WORK TO COMPLETE: From the entries below, retype only the lines from the one with "524 | 353 |" through the one with "803 | 361 |", exactly as written.
※
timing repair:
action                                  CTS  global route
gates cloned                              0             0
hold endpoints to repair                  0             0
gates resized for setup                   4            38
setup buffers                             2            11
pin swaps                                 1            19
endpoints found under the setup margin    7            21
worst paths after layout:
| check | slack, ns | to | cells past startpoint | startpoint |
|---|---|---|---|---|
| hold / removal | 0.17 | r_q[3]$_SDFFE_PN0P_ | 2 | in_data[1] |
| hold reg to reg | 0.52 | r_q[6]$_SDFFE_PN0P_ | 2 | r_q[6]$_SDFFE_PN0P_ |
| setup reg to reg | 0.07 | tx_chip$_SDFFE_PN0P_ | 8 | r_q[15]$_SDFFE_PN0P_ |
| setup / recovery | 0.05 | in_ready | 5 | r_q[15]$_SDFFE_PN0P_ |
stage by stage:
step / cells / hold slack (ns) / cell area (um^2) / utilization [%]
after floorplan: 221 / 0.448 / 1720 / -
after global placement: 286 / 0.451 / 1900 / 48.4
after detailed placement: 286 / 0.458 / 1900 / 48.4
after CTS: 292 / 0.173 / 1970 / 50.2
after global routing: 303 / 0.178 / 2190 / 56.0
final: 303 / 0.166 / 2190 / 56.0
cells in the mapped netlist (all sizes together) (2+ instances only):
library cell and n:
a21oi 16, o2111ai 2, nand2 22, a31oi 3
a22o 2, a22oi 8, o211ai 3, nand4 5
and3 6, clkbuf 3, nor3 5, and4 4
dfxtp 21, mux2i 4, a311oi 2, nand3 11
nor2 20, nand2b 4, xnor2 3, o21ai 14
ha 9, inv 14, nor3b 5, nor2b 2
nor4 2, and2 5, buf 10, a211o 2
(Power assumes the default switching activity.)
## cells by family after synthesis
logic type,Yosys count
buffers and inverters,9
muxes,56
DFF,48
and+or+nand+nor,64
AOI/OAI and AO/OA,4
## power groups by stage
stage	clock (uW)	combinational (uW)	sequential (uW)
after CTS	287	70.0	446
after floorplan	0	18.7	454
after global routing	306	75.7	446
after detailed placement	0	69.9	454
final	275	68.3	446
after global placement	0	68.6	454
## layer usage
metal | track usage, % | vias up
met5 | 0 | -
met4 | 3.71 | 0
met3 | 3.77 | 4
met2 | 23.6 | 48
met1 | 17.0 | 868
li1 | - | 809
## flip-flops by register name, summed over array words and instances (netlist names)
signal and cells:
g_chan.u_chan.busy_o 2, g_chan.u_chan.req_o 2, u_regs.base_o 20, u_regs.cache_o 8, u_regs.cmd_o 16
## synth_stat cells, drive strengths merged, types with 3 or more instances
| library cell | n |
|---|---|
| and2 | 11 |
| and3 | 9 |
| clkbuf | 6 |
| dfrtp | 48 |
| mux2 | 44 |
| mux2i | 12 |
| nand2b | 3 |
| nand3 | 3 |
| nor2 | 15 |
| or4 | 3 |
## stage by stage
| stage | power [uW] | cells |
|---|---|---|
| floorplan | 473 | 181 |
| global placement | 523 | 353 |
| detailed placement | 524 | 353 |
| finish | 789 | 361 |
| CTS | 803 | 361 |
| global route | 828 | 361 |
--- src/rtl/linked_tick_timers.sv ---
module linked_tick_timers #(
  parameter int CNT_W = 32,
  parameter int NIB_W = 4,
  parameter int ADDR_W = 8,
  parameter logic [ADDR_W-1:0] MST_BASE = 8'h10,
  parameter logic [ADDR_W-1:0] SLV_BASE = 8'h20
) (
  input  logic              clk,
  input  logic              rst_n,
  input  logic              tick_en,
  input  logic              wr_en,
  input  logic [ADDR_W-1:0] addr,
  input  logic [NIB_W-1:0]  wdata,
  output logic [NIB_W-1:0]  rdata,
  output logic              hit
);
  localparam int NIBS  = CNT_W / NIB_W;
  localparam int IDX_W = $clog2(NIBS);
  localparam int OFS_W = IDX_W + 1;

  logic [CNT_W-1:0] cnt [2];
  logic [NIB_W-1:0] ctl [2];
  logic [1:0] ctl_hit, cnt_hit;

  wire [OFS_W-1:0] ofs = addr[OFS_W-1:0];
  wire [IDX_W-1:0] idx = ofs[IDX_W-1:0];
  wire run_m = ctl[0][0];
  wire run_s = ctl[0][0] & ctl[1][0];

  for (genvar c = 0; c < 2; c++) begin : g_ch
    localparam logic [ADDR_W-1:0] BASE = (c == 0) ? MST_BASE : SLV_BASE;
    logic [CNT_W-1:0] q;
    logic [NIB_W-1:0] r;
    wire sel  = addr[ADDR_W-1:OFS_W] == BASE[ADDR_W-1:OFS_W];
    wire step = tick_en & ((c == 0) ? run_m : run_s);

    assign ctl_hit[c] = sel && (ofs == '0);
    assign cnt_hit[c] = sel && ofs[OFS_W-1];

    always_ff @(posedge clk) begin
      if (!rst_n) begin
        q <= '0;
        r <= '0;
      end else begin
        if (wr_en && ctl_hit[c]) r <= wdata;
        if (wr_en && cnt_hit[c]) q[idx*NIB_W +: NIB_W] <= wdata;
        else if (step) q <= q + 1'b1;
      end
    end

    assign cnt[c] = q;
    assign ctl[c] = r;
  end

  always_comb begin
    rdata = '0;
    for (int c = 0; c < 2; c++) begin
      if (ctl_hit[c]) rdata = ctl[c];
      if (cnt_hit[c]) rdata = cnt[c][idx*NIB_W +: NIB_W];
    end
  end

  assign hit = |{ctl_hit, cnt_hit};
endmodule

--- config.mk ---
export PLATFORM = sky130hd
export DESIGN_NAME = linked_tick_timers
export DESIGN_NICKNAME = d
export VERILOG_FILES = /design/src/rtl/linked_tick_timers.sv
export SDC_FILE = /design/constraint.sdc
export NUM_CORES = 1
export LEC_CHECK = 0
export ABC_AREA = 0
export BUFFER_PORTS_ARGS = -buffer_cell sky130_fd_sc_hd__buf_2
export CORE_UTILIZATION = 57
export DETAILED_ROUTE_END_ITERATION = 10
export GPL_TIMING_DRIVEN = 0
export PLACE_DENSITY = 0.73
export SLEW_MARGIN = 20
export SYNTH_ARGS = -nofsm -noshare
export SYNTH_HDL_FRONTEND = slang
export SYNTH_SLANG_ARGS = --single-unit
--- constraint.sdc ---
create_clock -name clk -period 3.1 [get_ports clk]
set_input_delay 0.31 -clock clk [delete_from_list [all_inputs] [get_ports clk]]
set_output_delay 0.31 -clock clk [all_outputs]
set_load 0.05 [all_outputs]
※
SOLUTION TO THE PROBLEM:
| detailed placement | 524 | 353 |
| finish | 789 | 361 |
| CTS | 803 | 361 |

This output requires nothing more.